* Activity *
Consider the listing below. Extract exactly the lines from the line containing "gpl_routability_driven: 0" to the line containing "export DESIGN_NAME = b58_cliky", both included.
━━━━━━━━━━
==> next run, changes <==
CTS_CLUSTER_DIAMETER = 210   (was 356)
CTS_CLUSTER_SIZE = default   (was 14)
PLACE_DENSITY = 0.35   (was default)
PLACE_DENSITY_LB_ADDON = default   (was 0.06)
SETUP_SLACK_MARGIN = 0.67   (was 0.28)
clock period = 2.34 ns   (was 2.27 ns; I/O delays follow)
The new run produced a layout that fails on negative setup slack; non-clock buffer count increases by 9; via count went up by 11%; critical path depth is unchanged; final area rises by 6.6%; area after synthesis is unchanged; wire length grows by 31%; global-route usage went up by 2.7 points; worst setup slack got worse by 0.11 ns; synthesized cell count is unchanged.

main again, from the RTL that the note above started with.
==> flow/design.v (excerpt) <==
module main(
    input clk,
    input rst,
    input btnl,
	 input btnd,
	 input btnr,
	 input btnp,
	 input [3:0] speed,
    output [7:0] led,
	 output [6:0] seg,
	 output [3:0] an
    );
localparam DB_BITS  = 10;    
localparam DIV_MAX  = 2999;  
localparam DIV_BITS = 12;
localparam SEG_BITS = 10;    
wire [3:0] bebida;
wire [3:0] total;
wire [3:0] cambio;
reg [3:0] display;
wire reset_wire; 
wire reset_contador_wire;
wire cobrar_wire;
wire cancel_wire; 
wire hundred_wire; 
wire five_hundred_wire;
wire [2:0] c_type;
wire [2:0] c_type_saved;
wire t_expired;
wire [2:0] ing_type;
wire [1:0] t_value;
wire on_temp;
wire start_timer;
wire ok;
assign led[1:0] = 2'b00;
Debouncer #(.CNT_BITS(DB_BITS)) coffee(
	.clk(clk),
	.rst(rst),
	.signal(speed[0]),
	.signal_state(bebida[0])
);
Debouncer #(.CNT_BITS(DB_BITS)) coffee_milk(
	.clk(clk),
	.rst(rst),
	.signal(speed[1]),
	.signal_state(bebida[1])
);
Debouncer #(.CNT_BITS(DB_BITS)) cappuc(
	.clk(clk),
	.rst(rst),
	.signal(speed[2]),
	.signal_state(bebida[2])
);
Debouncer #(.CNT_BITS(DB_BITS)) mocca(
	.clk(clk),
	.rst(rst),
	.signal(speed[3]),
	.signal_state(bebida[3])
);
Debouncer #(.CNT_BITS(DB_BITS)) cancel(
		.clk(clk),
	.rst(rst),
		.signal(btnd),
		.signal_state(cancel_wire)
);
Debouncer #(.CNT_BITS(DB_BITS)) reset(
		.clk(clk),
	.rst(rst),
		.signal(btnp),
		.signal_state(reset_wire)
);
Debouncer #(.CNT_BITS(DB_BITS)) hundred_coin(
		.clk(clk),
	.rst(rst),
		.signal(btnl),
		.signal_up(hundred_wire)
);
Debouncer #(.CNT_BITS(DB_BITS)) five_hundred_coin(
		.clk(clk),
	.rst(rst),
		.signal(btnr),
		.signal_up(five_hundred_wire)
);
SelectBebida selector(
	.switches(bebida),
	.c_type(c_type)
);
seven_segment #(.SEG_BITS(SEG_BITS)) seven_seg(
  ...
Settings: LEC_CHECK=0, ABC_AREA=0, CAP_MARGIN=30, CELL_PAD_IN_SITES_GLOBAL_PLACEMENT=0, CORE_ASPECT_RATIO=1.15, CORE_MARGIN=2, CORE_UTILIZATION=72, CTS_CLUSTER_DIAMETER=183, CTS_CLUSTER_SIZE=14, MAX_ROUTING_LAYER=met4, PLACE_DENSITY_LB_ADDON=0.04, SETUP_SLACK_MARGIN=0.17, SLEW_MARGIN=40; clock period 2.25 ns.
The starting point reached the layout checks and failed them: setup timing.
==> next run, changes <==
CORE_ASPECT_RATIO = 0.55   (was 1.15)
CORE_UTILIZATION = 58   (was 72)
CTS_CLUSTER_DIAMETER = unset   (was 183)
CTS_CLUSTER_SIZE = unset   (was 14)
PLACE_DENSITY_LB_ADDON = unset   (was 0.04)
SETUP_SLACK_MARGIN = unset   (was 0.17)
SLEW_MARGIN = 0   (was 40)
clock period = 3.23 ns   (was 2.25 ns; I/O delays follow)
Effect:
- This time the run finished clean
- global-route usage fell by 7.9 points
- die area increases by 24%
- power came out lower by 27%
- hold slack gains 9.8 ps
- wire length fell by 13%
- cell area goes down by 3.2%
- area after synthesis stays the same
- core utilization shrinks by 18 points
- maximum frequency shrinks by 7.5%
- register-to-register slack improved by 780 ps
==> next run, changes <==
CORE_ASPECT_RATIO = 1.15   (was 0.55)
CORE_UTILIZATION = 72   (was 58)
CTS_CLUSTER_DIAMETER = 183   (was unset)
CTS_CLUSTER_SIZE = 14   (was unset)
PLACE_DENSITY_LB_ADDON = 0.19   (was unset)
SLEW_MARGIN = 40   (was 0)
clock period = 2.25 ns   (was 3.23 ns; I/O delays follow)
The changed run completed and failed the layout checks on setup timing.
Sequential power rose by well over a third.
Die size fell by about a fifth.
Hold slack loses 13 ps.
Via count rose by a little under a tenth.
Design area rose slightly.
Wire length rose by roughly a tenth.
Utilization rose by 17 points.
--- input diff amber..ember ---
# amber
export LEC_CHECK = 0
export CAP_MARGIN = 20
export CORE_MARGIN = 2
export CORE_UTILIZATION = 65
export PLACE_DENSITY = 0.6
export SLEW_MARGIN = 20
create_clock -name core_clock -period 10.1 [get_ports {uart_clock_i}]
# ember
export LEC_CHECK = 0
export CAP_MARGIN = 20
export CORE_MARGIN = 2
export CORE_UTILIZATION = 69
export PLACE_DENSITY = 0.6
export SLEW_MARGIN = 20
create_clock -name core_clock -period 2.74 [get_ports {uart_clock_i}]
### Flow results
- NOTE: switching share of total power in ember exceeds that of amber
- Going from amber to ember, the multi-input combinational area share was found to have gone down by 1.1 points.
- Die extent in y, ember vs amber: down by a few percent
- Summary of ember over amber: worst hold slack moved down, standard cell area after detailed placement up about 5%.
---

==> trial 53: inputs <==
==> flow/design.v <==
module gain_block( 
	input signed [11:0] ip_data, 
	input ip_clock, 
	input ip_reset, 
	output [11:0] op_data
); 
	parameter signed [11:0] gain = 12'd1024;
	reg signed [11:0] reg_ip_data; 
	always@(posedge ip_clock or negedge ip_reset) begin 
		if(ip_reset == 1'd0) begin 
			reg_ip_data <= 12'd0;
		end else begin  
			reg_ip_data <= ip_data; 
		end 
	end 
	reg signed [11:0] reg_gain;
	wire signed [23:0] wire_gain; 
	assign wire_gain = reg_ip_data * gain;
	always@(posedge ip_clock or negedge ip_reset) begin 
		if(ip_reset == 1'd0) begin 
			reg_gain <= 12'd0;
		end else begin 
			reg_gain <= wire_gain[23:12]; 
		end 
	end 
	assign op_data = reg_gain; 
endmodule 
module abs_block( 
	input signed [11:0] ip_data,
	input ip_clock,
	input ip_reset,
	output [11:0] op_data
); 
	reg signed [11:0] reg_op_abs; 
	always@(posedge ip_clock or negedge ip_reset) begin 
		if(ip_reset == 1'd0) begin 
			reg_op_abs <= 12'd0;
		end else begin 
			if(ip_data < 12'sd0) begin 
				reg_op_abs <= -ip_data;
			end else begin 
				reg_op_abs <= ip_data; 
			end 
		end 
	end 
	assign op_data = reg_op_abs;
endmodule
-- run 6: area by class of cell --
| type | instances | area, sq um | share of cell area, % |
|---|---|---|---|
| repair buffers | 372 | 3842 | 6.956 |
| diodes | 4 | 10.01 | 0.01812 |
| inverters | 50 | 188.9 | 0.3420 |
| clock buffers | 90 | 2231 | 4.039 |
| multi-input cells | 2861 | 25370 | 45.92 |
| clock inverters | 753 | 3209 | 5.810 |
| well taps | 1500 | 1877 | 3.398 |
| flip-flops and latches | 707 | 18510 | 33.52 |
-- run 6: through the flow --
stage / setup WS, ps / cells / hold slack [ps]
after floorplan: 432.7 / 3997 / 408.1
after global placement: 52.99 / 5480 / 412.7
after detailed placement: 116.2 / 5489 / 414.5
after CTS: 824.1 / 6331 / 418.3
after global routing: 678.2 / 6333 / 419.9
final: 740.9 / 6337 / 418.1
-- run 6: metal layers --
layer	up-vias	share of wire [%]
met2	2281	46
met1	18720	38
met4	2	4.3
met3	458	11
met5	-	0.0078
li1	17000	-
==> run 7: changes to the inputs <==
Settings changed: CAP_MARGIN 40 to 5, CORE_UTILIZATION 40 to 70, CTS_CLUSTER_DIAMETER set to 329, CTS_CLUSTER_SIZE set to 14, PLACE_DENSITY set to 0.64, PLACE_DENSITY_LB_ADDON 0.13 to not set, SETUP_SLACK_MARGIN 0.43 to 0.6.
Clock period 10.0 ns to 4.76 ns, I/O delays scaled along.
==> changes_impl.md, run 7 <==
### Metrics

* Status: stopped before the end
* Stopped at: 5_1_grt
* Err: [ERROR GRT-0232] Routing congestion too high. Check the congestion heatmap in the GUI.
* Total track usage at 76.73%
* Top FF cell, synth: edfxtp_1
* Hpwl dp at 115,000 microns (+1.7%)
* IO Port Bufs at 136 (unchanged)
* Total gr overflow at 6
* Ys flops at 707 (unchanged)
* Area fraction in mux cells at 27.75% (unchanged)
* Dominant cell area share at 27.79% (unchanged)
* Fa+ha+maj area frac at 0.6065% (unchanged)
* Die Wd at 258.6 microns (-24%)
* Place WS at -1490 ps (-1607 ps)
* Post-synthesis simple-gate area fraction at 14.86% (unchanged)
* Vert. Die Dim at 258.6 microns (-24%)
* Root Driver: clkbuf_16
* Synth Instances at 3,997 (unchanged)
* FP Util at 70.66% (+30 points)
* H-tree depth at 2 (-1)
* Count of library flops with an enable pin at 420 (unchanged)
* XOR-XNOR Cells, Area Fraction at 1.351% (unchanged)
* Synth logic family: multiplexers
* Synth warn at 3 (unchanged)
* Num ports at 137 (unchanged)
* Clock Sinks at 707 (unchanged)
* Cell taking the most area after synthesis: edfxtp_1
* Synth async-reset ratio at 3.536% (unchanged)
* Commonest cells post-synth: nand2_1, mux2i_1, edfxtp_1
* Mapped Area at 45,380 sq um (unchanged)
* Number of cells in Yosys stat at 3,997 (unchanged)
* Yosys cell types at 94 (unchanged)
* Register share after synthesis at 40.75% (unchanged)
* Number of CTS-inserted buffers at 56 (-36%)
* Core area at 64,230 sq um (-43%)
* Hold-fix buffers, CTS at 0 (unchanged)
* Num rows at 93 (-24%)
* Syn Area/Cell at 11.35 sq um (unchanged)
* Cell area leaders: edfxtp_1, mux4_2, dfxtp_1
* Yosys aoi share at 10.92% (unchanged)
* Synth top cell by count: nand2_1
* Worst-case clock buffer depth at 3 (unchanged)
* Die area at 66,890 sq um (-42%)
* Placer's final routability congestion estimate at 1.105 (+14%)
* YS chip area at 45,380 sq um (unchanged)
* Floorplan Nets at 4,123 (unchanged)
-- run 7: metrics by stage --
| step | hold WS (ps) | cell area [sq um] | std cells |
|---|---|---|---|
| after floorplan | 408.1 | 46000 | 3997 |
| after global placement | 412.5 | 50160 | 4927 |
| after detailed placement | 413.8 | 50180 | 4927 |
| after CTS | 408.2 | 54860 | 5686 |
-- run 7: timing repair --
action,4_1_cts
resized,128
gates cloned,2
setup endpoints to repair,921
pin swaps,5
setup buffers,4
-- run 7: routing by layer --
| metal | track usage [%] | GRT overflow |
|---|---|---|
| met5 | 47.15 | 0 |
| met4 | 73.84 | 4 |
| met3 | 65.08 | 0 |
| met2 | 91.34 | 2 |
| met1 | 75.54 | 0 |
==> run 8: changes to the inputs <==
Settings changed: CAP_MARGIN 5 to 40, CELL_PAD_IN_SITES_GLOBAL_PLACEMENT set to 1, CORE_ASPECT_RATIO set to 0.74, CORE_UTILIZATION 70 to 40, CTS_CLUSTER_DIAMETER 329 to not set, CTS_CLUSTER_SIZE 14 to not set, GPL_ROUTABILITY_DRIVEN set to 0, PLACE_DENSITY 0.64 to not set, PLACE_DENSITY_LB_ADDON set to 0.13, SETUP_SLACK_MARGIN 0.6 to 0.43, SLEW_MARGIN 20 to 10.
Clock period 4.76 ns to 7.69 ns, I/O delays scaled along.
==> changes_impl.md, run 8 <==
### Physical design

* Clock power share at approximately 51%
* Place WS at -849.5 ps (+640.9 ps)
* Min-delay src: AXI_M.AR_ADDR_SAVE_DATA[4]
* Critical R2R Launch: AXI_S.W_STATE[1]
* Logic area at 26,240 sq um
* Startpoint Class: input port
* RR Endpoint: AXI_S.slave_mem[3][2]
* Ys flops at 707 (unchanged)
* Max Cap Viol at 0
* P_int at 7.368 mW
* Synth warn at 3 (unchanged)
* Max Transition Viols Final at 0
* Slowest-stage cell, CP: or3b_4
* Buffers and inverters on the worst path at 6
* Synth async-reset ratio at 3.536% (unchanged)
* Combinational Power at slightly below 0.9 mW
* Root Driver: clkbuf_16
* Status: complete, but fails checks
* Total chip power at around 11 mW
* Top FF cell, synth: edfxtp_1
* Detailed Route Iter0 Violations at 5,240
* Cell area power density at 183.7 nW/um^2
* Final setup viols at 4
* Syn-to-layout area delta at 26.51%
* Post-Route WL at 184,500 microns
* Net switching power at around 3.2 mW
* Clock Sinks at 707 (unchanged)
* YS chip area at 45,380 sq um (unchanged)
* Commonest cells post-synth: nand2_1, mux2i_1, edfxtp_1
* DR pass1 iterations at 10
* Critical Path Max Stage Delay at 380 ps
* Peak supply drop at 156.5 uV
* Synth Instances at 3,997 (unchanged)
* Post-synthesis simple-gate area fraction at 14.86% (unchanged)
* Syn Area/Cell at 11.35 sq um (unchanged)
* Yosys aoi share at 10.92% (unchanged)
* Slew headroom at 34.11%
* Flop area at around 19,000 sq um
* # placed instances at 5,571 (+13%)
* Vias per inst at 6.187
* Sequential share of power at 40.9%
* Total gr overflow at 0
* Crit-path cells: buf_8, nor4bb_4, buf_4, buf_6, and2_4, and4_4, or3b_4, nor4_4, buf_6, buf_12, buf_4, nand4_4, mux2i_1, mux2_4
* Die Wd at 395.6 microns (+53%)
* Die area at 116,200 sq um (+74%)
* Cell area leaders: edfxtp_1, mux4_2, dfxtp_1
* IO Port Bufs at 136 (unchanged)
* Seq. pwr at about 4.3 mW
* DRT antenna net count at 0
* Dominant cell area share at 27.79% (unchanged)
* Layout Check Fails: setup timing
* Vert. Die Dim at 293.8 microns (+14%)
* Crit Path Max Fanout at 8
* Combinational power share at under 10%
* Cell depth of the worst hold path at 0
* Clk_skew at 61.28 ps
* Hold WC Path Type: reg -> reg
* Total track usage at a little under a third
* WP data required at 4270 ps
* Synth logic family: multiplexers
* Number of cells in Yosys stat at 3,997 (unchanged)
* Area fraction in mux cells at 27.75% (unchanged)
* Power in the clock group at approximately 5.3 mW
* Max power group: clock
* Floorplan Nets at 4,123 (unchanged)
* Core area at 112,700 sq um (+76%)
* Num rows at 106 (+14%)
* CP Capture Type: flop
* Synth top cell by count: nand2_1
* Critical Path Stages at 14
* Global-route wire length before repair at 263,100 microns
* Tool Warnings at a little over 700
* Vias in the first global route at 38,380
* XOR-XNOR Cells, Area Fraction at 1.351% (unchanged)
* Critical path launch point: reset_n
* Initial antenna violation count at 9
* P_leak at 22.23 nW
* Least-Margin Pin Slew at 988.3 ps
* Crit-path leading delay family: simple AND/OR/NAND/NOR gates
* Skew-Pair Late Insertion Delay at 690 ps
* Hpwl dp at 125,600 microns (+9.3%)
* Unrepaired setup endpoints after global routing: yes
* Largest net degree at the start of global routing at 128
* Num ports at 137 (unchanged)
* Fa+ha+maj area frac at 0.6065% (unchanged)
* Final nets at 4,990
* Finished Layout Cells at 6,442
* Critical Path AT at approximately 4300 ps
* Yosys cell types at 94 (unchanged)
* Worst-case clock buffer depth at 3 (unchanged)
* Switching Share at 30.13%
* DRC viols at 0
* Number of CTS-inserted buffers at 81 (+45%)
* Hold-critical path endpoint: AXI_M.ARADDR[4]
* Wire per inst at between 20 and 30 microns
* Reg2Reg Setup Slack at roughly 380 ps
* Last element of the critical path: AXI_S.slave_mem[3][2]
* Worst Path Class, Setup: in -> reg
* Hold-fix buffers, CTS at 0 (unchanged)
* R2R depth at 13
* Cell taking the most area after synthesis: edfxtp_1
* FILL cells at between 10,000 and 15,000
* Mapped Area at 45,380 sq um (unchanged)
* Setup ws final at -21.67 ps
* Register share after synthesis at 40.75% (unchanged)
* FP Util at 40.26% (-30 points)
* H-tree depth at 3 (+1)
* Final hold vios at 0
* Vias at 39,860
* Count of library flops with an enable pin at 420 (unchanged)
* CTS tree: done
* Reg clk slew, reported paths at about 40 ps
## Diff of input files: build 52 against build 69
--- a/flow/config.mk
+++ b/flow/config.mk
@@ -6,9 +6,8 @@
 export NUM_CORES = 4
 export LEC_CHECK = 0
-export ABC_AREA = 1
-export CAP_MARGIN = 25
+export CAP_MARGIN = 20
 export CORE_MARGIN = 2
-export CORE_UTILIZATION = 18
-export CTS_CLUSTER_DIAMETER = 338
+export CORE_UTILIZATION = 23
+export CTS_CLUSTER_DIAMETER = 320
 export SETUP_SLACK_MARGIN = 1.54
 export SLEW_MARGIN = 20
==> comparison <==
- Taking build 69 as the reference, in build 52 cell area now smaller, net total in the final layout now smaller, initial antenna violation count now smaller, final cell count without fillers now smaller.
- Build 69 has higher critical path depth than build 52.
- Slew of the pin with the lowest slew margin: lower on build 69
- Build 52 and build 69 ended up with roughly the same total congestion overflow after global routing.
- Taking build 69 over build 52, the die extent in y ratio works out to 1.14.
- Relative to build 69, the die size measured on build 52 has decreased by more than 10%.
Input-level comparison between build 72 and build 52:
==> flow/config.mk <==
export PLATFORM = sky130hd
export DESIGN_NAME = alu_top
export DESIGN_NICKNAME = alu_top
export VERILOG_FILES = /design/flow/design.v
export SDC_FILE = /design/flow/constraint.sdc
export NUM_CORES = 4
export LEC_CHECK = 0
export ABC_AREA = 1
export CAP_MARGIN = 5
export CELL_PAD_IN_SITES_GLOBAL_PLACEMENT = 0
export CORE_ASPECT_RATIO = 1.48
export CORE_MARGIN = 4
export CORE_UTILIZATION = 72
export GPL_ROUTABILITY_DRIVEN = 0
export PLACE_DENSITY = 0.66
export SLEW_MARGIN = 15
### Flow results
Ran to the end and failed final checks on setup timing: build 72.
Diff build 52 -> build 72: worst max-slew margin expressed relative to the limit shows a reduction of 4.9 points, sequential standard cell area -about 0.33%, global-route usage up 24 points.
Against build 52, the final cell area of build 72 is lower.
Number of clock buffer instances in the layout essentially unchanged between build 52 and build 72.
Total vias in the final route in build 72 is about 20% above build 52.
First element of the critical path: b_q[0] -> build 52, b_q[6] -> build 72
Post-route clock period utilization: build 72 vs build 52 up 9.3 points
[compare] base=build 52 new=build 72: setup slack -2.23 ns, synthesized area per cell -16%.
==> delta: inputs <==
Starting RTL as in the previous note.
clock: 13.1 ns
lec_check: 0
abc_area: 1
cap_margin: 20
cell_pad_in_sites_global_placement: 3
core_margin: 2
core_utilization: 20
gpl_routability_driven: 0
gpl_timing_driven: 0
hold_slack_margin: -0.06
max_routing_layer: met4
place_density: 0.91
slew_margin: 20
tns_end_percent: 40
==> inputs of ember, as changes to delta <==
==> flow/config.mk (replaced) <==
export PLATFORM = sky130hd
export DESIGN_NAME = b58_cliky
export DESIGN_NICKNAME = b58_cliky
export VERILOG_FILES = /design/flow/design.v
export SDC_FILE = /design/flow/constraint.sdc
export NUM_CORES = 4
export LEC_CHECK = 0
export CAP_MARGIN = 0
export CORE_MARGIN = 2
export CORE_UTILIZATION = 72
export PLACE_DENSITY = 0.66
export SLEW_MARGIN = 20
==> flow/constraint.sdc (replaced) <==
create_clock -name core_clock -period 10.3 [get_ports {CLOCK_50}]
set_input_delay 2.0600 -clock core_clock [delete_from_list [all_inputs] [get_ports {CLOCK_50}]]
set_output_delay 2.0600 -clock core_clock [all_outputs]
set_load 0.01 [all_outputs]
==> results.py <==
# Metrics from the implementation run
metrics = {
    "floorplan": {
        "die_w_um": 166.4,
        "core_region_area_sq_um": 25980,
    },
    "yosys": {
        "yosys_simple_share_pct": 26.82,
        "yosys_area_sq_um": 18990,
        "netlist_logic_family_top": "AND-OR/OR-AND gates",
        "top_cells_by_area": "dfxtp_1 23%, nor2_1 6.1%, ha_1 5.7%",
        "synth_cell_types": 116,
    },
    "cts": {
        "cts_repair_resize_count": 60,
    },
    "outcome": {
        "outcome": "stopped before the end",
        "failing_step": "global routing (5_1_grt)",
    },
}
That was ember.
==> flow/design.v <==
module pokey_advanced (
    input clk,               
    input enable_179mhz,     
    input reset_n,           
    input [3:0] addr,        
    input [7:0] din,         
    input we,                
    output reg audio_pwm     
);
    reg [7:0] audf [0:3];  
    reg [7:0] audc [0:3];  
    reg [7:0] audctl;      
    reg [3:0]  poly4;
    reg [4:0]  poly5;
    reg [16:0] poly17; 
    reg [15:0] counter [0:3]; 
    reg [3:0]  chan_out;    
    reg [4:0] count_64k;    
    reg [6:0] count_15k;    
    reg tick_64khz;
    reg tick_15khz;
    always @(posedge clk) begin
        tick_64khz <= 0;
        tick_15khz <= 0;
        if (!reset_n) begin
            count_64k <= 0;
            count_15k <= 0;
        end else if (enable_179mhz) begin
            if (count_64k == 27) begin  
                count_64k <= 0;
                tick_64khz <= 1;
            end else begin
                count_64k <= count_64k + 1;
            end
            if (count_15k == 113) begin  
                count_15k <= 0;
                tick_15khz <= 1;
            end else begin
                count_15k <= count_15k + 1;
            end
        end
    end
    always @(posedge clk) begin
        if (!reset_n) begin
            audctl <= 0;
            audc[0]<=0; audc[1]<=0; audc[2]<=0; audc[3]<=0;
            audf[0]<=0; audf[1]<=0; audf[2]<=0; audf[3]<=0;
        end else if (we) begin
            case (addr)
                0: audf[0] <= din;
                1: audc[0] <= din;
                2: audf[1] <= din;
                3: audc[1] <= din;
                4: audf[2] <= din;
                5: audc[2] <= din;
                6: audf[3] <= din;
                7: audc[3] <= din;
                8: audctl <= din;
            endcase
        end
    end
    wire p4_next = !(poly4[3] ^ poly4[2]);
    wire p5_next = !(poly5[4] ^ poly5[2]);
    wire p17_next = !(poly17[16] ^ poly17[4]);
    always @(posedge clk) begin
        if (!reset_n) begin
            poly4 <= 4'b1011;
            poly5 <= 5'b10101;
            poly17 <= 17'b10101010101010101;
        end else if (enable_179mhz) begin
            poly4 <= {poly4[2:0], p4_next};
            poly5 <= {poly5[3:0], p5_next};
            poly17 <= {poly17[15:0], p17_next};
        end
    end
    wire link_12 = audctl[4];
    wire link_34 = audctl[3];
    wire use_15khz = audctl[0];  
    integer i;
    reg channel_tick;  
    always @(posedge clk) begin
        if (!reset_n) begin
            counter[0] <= 0; counter[1] <= 0; counter[2] <= 0; counter[3] <= 0;
            chan_out <= 0;
        end else
        for (i=0; i<4; i=i+1) begin
            channel_tick = (use_15khz) ? tick_15khz : tick_64khz;
            if (i == 0 && audctl[6]) channel_tick = enable_179mhz;
            if (i == 2 && audctl[5]) channel_tick = enable_179mhz;
            if (channel_tick) begin
                if (!((i==1 && link_12) || (i==3 && link_34))) begin
                    if (counter[i] == 0) begin
                        if (i==0 && link_12) 
                            counter[i] <= {audf[1], audf[0]}; 
                        else if (i==2 && link_34) 
                            counter[i] <= {audf[3], audf[2]}; 
                        else 
                            counter[i] <= audf[i];
                        case (audc[i][7:5])
                            3'b000: chan_out[i] <= poly17[16] && poly5[4];  
                            3'b001: chan_out[i] <= poly5[4];                
                            3'b010: chan_out[i] <= poly17[16] && poly5[4]; 
                            3'b011: chan_out[i] <= poly5[4];               
                            3'b100: chan_out[i] <= poly17[16];              
                            3'b101: chan_out[i] <= ~chan_out[i];            
                            3'b110: chan_out[i] <= poly17[16];             
                            3'b111: chan_out[i] <= ~chan_out[i];            
                        endcase
                    end else begin
                        counter[i] <= counter[i] - 1;
                    end
                end
            end
        end
    end
    reg [5:0] mixed_audio; 
    integer k;
    always @(*) begin
        mixed_audio = 0;
        for (k=0; k<4; k=k+1) begin
            if (chan_out[k]) begin
                mixed_audio = mixed_audio + audc[k][3:0];
            end
        end
    end
    reg [5:0] pwm_counter;
    always @(posedge clk) begin
        if (!reset_n) begin
            pwm_counter <= 0;
            audio_pwm <= 0;
        end else begin
            pwm_counter <= pwm_counter + 1;
            audio_pwm <= (pwm_counter < mixed_audio);
        end
    end
endmodule
==> flow/config.mk <==
export PLATFORM = sky130hd
export DESIGN_NAME = pokey_advanced
export DESIGN_NICKNAME = pokey_advanced
export VERILOG_FILES = /design/flow/design.v
export SDC_FILE = /design/flow/constraint.sdc
export NUM_CORES = 4
export LEC_CHECK = 0
export CAP_MARGIN = 20
export CORE_MARGIN = 2
export CORE_UTILIZATION = 72
export CTS_CLUSTER_SIZE = 37
export PLACE_DENSITY_LB_ADDON = 0.26
export SLEW_MARGIN = 20
==> flow/constraint.sdc <==
create_clock -name core_clock -period 3.95 [get_ports {clk}]
set_input_delay 0.7900 -clock core_clock [delete_from_list [all_inputs] [get_ports {clk}]]
set_output_delay 0.7900 -clock core_clock [all_outputs]
set_load 0.01 [all_outputs]
run.sh (not shown) runs the stock make flow with config.mk's settings and CLKGATE_MAP_FILE=.
The first run ran to the end with violations: setup timing.
Rerun with:
CORE_UTILIZATION = 40   (was 72)
CTS_CLUSTER_SIZE = unset   (was 37)
PLACE_DENSITY_LB_ADDON = unset   (was 0.26)
clock period = 6.0 ns   (was 3.95 ns; I/O delays follow)
Effect: With this change the flow went through all stages and came out clean. Worst setup slack gains 1.5 ns. Area after synthesis stays the same. Clock skew rises by 0.0041 ns. Global-route usage falls by 17 points. Maximum frequency falls by 11%. Die size rises by 77%. Via count falls by about 12%. Flip-flop count does not change. Non-clock buffer count falls by 20. Cell area falls by about 2.5%. Combinational power falls by about 40%.
Rerun with:
CTS_CLUSTER_DIAMETER = 395   (was unset)
CTS_CLUSTER_SIZE = 100   (was unset)
SETUP_SLACK_MARGIN = 1.7   (was unset)
=> Cell area grows by 3.0%; register-to-register slack gets better by 0.63 ns; final cell count went up by about 0.8%; setup slack is better by 0.63 ns; global-route usage stays flat; count of clock-buffer cells in the layout came out higher by 2; area after synthesis stays the same.
Rerun with:
CORE_UTILIZATION = 14   (was 40)
CTS_CLUSTER_DIAMETER = unset   (was 395)
CTS_CLUSTER_SIZE = unset   (was 100)
SETUP_SLACK_MARGIN = unset   (was 1.7)
clock period = 8.42 ns   (was 6.0 ns; I/O delays follow)
Result: Wire length increases by 2.7%. Worst setup slack is better by 1.8 ns. Via count came out higher by 1.9%. Count of clock-buffer cells in the layout came out lower by 3. Sequential cell count does not change. Fmax fell by 12%.
Rerun with:
CORE_UTILIZATION = 40   (was 14)
clock period = 5.2 ns   (was 8.42 ns; I/O delays follow)
What happened: Total power goes up by well over a third; setup slack got worse by 3.0 ns; count of clock-buffer cells in the layout is unchanged; die size is lower by well over a third; area after synthesis does not change; clock power is higher by well over a third.
Power figures rest on the tool's default switching activity, not on a simulated workload.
━━━━━━━━━━
* Answer space *
gpl_routability_driven: 0
gpl_timing_driven: 0
hold_slack_margin: -0.06
max_routing_layer: met4
place_density: 0.91
slew_margin: 20
tns_end_percent: 40
==> inputs of ember, as changes to delta <==
==> flow/config.mk (replaced) <==
export PLATFORM = sky130hd
export DESIGN_NAME = b58_cliky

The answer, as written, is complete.